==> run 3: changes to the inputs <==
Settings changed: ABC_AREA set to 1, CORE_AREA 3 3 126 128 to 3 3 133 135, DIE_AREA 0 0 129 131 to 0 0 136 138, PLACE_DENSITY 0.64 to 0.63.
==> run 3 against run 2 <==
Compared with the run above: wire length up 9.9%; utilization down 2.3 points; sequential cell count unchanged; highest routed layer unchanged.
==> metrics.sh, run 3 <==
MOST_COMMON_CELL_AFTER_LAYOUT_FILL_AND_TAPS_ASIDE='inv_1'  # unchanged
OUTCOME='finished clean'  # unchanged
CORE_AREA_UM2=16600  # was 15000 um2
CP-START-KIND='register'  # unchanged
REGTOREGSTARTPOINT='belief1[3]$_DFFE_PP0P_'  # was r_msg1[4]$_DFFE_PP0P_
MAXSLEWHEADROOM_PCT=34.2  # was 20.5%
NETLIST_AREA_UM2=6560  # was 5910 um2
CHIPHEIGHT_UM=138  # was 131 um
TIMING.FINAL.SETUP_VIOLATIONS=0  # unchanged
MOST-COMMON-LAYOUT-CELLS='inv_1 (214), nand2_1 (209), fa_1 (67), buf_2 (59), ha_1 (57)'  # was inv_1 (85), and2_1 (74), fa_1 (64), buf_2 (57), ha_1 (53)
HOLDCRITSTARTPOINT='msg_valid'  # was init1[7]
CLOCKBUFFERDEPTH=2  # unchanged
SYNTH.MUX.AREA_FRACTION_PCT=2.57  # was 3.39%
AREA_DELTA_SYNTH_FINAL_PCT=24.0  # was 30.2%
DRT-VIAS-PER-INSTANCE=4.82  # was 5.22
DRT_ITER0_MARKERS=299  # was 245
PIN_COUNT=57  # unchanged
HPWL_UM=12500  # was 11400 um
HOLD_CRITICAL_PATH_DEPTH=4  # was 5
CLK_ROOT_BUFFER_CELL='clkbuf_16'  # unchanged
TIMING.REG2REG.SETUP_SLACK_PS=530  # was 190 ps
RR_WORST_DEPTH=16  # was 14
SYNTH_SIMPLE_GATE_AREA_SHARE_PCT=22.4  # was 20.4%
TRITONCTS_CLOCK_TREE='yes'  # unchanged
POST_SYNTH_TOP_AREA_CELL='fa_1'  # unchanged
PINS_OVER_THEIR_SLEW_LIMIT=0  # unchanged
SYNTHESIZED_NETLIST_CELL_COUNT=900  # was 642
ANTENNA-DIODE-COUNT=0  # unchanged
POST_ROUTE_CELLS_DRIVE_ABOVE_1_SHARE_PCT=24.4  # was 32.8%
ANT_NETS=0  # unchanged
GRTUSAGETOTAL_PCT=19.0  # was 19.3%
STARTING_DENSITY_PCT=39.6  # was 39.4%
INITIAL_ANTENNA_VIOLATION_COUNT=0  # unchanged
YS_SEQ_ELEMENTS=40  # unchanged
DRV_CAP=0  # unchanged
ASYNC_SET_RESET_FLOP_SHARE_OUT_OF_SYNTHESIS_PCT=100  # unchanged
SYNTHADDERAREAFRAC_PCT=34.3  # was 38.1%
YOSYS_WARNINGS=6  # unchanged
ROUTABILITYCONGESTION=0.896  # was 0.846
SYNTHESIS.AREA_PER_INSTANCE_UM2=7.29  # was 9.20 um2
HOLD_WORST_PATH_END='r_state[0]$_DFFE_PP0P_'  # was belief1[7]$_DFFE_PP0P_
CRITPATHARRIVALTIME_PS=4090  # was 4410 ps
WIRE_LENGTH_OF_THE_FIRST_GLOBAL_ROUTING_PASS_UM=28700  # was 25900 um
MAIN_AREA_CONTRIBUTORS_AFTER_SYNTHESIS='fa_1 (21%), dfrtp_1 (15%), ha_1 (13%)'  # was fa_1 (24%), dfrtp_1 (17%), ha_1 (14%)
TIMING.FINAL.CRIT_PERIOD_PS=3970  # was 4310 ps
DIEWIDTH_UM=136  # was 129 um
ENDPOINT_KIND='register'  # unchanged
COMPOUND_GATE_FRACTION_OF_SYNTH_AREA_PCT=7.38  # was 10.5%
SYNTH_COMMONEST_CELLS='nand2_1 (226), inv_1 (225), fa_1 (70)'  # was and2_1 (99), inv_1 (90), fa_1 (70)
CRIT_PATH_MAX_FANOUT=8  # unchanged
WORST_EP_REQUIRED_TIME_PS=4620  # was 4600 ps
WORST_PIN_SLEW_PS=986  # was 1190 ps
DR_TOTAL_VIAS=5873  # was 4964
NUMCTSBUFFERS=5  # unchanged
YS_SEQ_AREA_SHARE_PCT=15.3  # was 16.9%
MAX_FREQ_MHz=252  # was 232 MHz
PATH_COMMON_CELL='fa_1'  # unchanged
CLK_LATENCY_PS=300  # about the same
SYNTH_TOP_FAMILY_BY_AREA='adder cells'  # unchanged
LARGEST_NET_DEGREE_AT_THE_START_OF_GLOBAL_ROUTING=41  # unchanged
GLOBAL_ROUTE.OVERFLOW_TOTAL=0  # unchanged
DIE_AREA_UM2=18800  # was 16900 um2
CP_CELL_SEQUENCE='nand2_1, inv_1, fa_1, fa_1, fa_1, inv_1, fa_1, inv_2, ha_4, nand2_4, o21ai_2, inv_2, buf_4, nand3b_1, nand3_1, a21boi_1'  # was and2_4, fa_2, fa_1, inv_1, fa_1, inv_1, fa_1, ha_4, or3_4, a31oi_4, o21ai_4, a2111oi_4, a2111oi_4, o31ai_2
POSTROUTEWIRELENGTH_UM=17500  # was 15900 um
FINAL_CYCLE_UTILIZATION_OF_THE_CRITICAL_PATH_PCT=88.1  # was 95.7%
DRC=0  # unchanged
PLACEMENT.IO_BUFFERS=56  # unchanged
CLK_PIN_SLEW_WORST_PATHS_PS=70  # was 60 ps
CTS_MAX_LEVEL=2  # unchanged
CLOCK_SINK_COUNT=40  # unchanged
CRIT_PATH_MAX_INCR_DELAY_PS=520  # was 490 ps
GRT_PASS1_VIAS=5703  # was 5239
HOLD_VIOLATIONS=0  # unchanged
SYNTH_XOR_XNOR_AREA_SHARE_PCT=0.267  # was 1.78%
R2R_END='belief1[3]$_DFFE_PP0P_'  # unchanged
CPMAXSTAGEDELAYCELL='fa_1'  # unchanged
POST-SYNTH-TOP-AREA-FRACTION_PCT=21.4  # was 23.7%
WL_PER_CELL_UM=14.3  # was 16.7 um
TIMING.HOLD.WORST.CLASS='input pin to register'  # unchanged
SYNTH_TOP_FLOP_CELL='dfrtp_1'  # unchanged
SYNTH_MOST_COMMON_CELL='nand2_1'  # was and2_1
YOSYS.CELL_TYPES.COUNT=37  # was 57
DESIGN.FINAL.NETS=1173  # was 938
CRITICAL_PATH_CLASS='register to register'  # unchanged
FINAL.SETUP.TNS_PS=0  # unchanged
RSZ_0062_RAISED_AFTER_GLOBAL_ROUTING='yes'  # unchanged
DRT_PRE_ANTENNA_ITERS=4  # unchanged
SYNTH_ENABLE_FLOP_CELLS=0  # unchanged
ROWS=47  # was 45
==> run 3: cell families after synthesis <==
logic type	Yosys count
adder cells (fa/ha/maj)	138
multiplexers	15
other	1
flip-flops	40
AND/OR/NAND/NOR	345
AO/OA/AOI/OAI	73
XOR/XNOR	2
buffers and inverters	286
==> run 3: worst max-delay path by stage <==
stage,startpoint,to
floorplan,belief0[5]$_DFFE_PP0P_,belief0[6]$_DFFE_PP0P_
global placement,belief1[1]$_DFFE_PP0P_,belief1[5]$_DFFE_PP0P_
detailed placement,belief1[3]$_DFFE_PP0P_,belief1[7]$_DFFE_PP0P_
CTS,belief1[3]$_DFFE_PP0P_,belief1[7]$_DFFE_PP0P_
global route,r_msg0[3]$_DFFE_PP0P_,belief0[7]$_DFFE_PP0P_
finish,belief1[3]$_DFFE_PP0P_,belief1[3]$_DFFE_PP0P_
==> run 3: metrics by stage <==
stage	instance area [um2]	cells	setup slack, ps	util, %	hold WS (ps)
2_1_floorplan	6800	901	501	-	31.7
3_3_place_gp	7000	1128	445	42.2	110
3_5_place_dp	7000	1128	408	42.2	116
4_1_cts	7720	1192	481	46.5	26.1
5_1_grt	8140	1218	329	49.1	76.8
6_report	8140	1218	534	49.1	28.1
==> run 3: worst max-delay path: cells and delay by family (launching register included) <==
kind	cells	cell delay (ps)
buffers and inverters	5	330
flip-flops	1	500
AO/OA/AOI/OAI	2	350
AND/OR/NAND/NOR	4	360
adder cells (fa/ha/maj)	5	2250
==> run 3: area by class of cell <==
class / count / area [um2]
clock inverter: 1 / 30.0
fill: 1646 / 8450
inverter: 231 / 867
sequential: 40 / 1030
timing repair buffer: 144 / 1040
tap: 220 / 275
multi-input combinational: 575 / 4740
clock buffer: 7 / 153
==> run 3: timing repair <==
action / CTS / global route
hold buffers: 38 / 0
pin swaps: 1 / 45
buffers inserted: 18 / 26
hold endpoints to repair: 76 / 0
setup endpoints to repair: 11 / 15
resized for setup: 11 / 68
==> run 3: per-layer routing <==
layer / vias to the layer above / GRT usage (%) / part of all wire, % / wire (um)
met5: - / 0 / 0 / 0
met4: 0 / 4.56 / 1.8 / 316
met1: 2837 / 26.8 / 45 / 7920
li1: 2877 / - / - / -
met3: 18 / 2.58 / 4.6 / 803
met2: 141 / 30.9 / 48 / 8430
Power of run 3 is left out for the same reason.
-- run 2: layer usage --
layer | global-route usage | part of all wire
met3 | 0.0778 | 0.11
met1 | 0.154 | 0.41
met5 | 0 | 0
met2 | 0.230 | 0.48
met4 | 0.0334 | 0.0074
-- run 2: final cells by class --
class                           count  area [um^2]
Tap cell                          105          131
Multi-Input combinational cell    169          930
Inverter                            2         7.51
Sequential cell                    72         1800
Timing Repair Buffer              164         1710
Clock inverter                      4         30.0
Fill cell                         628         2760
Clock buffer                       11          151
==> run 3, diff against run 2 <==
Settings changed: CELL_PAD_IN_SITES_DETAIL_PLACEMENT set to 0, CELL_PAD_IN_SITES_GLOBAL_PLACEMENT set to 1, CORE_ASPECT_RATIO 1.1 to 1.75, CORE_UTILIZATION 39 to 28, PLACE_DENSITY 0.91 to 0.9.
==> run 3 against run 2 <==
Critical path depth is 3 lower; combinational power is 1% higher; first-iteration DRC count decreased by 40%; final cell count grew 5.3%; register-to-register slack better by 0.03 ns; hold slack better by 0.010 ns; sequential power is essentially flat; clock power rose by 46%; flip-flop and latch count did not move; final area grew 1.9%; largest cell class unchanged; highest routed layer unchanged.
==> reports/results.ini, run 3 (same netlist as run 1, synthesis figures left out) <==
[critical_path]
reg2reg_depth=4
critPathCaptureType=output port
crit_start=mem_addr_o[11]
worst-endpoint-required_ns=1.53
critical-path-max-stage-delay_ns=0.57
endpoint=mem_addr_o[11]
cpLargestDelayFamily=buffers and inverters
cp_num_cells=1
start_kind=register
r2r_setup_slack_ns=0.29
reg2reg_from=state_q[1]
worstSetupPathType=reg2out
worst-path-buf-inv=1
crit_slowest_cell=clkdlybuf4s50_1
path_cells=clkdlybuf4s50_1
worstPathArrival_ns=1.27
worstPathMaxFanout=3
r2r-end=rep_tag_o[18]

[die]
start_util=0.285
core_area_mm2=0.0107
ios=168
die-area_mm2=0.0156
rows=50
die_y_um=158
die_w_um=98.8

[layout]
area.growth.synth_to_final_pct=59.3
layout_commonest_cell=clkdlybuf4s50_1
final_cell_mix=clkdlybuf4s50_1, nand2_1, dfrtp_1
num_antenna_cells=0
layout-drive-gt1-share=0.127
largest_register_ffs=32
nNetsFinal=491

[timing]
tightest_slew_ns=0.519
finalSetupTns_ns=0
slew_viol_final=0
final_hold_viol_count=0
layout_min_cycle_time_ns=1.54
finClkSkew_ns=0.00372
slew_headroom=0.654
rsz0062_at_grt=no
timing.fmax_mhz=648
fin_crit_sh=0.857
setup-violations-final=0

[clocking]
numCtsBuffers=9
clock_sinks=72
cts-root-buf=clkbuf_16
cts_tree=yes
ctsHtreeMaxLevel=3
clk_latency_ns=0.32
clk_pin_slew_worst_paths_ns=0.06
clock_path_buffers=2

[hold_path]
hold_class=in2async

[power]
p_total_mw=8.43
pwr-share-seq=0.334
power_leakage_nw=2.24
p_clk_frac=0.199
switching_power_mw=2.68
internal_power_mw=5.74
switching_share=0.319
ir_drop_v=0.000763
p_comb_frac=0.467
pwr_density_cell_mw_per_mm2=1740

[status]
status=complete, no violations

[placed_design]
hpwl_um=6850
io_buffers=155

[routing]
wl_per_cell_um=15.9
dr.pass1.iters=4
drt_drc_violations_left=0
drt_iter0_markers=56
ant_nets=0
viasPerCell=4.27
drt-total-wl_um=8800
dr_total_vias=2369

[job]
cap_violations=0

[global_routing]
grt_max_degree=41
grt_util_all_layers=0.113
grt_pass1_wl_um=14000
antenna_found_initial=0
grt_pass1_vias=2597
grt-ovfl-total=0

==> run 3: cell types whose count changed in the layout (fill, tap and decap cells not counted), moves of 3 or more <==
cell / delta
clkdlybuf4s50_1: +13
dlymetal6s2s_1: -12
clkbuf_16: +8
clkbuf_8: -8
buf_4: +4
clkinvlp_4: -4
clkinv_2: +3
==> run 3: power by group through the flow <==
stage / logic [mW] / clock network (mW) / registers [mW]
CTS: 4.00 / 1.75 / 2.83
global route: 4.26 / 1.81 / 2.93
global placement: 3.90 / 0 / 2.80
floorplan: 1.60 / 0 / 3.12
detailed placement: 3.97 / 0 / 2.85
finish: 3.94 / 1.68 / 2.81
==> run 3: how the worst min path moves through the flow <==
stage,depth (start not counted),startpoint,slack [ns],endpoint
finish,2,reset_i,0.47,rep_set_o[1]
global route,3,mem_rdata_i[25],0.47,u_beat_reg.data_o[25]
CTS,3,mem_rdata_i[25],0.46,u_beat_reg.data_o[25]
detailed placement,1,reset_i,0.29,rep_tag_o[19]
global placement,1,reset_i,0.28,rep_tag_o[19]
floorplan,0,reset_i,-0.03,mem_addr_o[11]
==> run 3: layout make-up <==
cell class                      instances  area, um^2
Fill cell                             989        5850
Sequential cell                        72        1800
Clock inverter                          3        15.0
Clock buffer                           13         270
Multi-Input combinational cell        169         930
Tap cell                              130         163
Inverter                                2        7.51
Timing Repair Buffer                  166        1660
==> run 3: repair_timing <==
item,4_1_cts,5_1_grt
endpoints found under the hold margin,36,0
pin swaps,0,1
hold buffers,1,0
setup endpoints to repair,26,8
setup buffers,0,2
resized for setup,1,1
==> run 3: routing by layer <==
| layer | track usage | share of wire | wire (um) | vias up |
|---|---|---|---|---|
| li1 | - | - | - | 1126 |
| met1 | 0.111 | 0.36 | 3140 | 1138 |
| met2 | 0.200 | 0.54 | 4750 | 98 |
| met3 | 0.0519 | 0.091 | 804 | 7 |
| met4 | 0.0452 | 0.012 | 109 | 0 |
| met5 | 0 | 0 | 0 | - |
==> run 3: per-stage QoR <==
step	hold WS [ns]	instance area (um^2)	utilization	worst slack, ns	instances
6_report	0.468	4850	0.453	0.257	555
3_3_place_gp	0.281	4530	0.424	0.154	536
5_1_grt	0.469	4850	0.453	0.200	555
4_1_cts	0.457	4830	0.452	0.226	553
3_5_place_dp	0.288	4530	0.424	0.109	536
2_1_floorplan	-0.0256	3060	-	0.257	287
**src/rtl/data_memory_ctrl_pkg.sv**
```systemverilog
// Shared types and constants for the data memory controller: FSM state
// encoding and the range of supported read latencies.
package data_mem_pkg;

  typedef enum logic [0:0] {
    ST_CLEAR = 1'b0,
    ST_IDLE  = 1'b1
  } state_t;

  localparam int READ_LAT_MIN = 1;
  localparam int READ_LAT_MAX = 2;

  function automatic logic lat_legal(input int lat);
    return (lat >= READ_LAT_MIN) && (lat <= READ_LAT_MAX);
  endfunction

endpackage

```
**src/rtl/data_memory_ctrl_if.sv**
```systemverilog
// MEM-stage <-> data memory bus. The master drives requests, and the slave
// returns load data, strobes and the busy flag.
interface data_mem_if #(
  parameter int DATA_W = 16,
  parameter int ADDR_W = 16
);
  // Handshake: a request is taken on a rising edge when write_enable or
  // read_enable is high and busy is low (busy acts as not-ready). There is no
  // backpressure on responses: read_valid and addr_err are one-cycle strobes
  // that the master must consume in the cycle they are high.
  logic                  write_enable;
  logic                  read_enable;
  logic [ADDR_W-1:0]     addr;
  logic [DATA_W-1:0]     data_in;
  logic [DATA_W/8-1:0]   byte_en;
  logic [DATA_W-1:0]     read_data_out;
  logic                  read_valid;
  logic                  busy;
  logic                  addr_err;

  modport master (
    output write_enable, read_enable, addr, data_in, byte_en,
    input  read_data_out, read_valid, busy, addr_err
  );

  modport slave (
    input  write_enable, read_enable, addr, data_in, byte_en,
    output read_data_out, read_valid, busy, addr_err
  );
endinterface

```
**src/rtl/data_memory_ctrl_read_pipe.sv**
```systemverilog
// LAT-deep {valid, data} delay line. Each stage loads data only when its
// incoming valid is set, so the last stage doubles as the hold-last-value output.
module read_pipe #(
  parameter int DATA_W = 16,
  parameter int LAT    = 1
) (
  input  logic              clk,
  input  logic              i_flush_n,
  input  logic              i_valid,
  input  logic [DATA_W-1:0] i_data,
  output logic              o_valid,
  output logic [DATA_W-1:0] o_data
);

  logic [LAT-1:0]    r_v;
  logic [DATA_W-1:0] r_d [LAT];

  always_ff @(posedge clk or negedge i_flush_n) begin
    if (!i_flush_n) begin
      r_v <= '0;
      for (int s = 0; s < LAT; s++) r_d[s] <= '0;
    end else begin
      r_v[0] <= i_valid;
      if (i_valid) r_d[0] <= i_data;
      for (int s = 1; s < LAT; s++) begin
        r_v[s] <= r_v[s-1];
        if (r_v[s-1]) r_d[s] <= r_d[s-1];
      end
    end
  end

  assign o_valid = r_v[LAT-1];
  assign o_data  = r_d[LAT-1];

endmodule

```
**src/rtl/data_memory_ctrl.sv**
```systemverilog
// Word-addressed single-port data memory with byte enables, pipelined reads,
// out-of-range detection and a one-word-per-cycle clear after reset.
module data_memory_ctrl
  import data_mem_pkg::*;
#(
  parameter int DATA_W         = 16,
  parameter int ADDR_W         = 16,
  parameter int DEPTH          = 256,
  parameter int READ_LAT       = 1,
  parameter int CLEAR_ON_RESET = 1
) (
  input  logic       clk,
  input  logic       reset,
  data_mem_if.slave  bus,
  output state_t     o_dbg_state
);

  localparam int NB    = DATA_W / 8;
  localparam int PTR_W = (DEPTH > 1) ? $clog2(DEPTH) : 1;
  localparam logic [PTR_W-1:0] LAST_PTR = PTR_W'(DEPTH - 1);

  state_t            r_state;
  logic [PTR_W-1:0]  r_clr_ptr;
  logic              r_busy;
  logic              r_addr_err;

  logic              w_open;
  logic              w_in_range;
  logic              w_wr_fire;
  logic              w_rd_fire;
  logic              w_bad_req;
  logic              w_clearing;
  logic              w_mem_we;
  logic [PTR_W-1:0]  w_idx;
  logic [PTR_W-1:0]  w_mem_idx;
  logic [NB-1:0]     w_mem_be;
  logic [DATA_W-1:0] w_mem_wdata;
  logic [DATA_W-1:0] w_rd_word;

  a_lat_legal: assert property (@(posedge clk) lat_legal(READ_LAT));

  // Gating on r_busy too keeps the first post-reset edge closed when the
  // clear sequence is skipped, so busy and acceptance always agree.
  assign w_open     = (r_state == ST_IDLE) && !r_busy;
  assign w_in_range = {1'b0, bus.addr} < (ADDR_W+1)'(DEPTH);
  assign w_idx      = bus.addr[PTR_W-1:0];
  assign w_wr_fire  = w_open && bus.write_enable && w_in_range;
  assign w_rd_fire  = w_open && bus.read_enable && !bus.write_enable && w_in_range;
  assign w_bad_req  = w_open && (bus.write_enable || bus.read_enable) && !w_in_range;
  assign w_clearing = (r_state == ST_CLEAR);

  assign w_mem_we    = w_clearing || w_wr_fire;
  assign w_mem_idx   = w_clearing ? r_clr_ptr : w_idx;
  assign w_mem_be    = w_clearing ? '1 : bus.byte_en;
  assign w_mem_wdata = w_clearing ? '0 : bus.data_in;

  always_ff @(posedge clk or negedge reset) begin
    if (!reset) begin
      r_state    <= (CLEAR_ON_RESET != 0) ? ST_CLEAR : ST_IDLE;
      r_clr_ptr  <= '0;
      r_busy     <= 1'b1;
      r_addr_err <= 1'b0;
    end else begin
      r_addr_err <= w_bad_req;
      case (r_state)
        ST_CLEAR: begin
          r_clr_ptr <= r_clr_ptr + PTR_W'(1);
          if (r_clr_ptr == LAST_PTR) begin
            r_state <= ST_IDLE;
            r_busy  <= 1'b0;
          end
        end
        ST_IDLE:  r_busy  <= 1'b0;
        default:  r_state <= ST_IDLE;
      endcase
    end
  end

  // One byte-wide array per lane keeps the per-byte write enables independent.
  for (genvar b = 0; b < NB; b++) begin : g_lane
    logic [7:0] r_lane [DEPTH];

    always_ff @(posedge clk) begin
      if (w_mem_we && w_mem_be[b]) r_lane[w_mem_idx] <= w_mem_wdata[8*b +: 8];
    end

    assign w_rd_word[8*b +: 8] = r_lane[w_idx];
  end

  read_pipe #(
    .DATA_W (DATA_W),
    .LAT    (READ_LAT)
  ) u_read_pipe (
    .clk       (clk),
    .i_flush_n (reset),
    .i_valid   (w_rd_fire),
    .i_data    (w_rd_word),
    .o_valid   (bus.read_valid),
    .o_data    (bus.read_data_out)
  );

  assign bus.busy     = r_busy;
  assign bus.addr_err = r_addr_err;
  assign o_dbg_state  = r_state;

endmodule

```
**src/flat_wrapper.sv**
```systemverilog
// flat-port wrapper written by rule: the top's interface ports become plain ports
module data_memory_ctrl_flat import data_mem_pkg::*;
#(
  parameter int DATA_W         = 16,
  parameter int ADDR_W         = 16,
  parameter int DEPTH          = 256,
  parameter int READ_LAT       = 1,
  parameter int CLEAR_ON_RESET = 1
)
  (clk, reset, o_dbg_state, bus_write_enable, bus_read_enable, bus_addr, bus_data_in, bus_byte_en, bus_read_data_out, bus_read_valid, bus_busy, bus_addr_err);
  data_mem_if #(.DATA_W(DATA_W), .ADDR_W(ADDR_W)) bus_i ();
  input  logic clk;
  input  logic reset;
  output state_t o_dbg_state;
  input wire logic [$bits(bus_i.write_enable)-1:0] bus_write_enable;
  input wire logic [$bits(bus_i.read_enable)-1:0] bus_read_enable;
  input wire logic [$bits(bus_i.addr)-1:0] bus_addr;
  input wire logic [$bits(bus_i.data_in)-1:0] bus_data_in;
  input wire logic [$bits(bus_i.byte_en)-1:0] bus_byte_en;
  output wire logic [$bits(bus_i.read_data_out)-1:0] bus_read_data_out;
  output wire logic [$bits(bus_i.read_valid)-1:0] bus_read_valid;
  output wire logic [$bits(bus_i.busy)-1:0] bus_busy;
  output wire logic [$bits(bus_i.addr_err)-1:0] bus_addr_err;
  assign bus_i.write_enable = bus_write_enable;
  assign bus_i.read_enable = bus_read_enable;
  assign bus_i.addr = bus_addr;
  assign bus_i.data_in = bus_data_in;
  assign bus_i.byte_en = bus_byte_en;
  assign bus_read_data_out = bus_i.read_data_out;
  assign bus_read_valid = bus_i.read_valid;
  assign bus_busy = bus_i.busy;
  assign bus_addr_err = bus_i.addr_err;
  data_memory_ctrl #(.DATA_W(DATA_W), .ADDR_W(ADDR_W), .DEPTH(DEPTH), .READ_LAT(READ_LAT), .CLEAR_ON_RESET(CLEAR_ON_RESET)) u_core (.clk(clk), .reset(reset), .bus(bus_i), .o_dbg_state(o_dbg_state));
endmodule
```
======
Look over the entries for "combinational", then copy every line that includes that string.

multi-input combinational: 575 / 4740
Multi-Input combinational cell    169          930
Critical path depth is 3 lower; combinational power is 1% higher; first-iteration DRC count decreased by 40%; final cell count grew 5.3%; register-to-register slack better by 0.03 ns; hold slack better by 0.010 ns; sequential power is essentially flat; clock power rose by 46%; flip-flop and latch count did not move; final area grew 1.9%; largest cell class unchanged; highest routed layer unchanged.
Multi-Input combinational cell        169         930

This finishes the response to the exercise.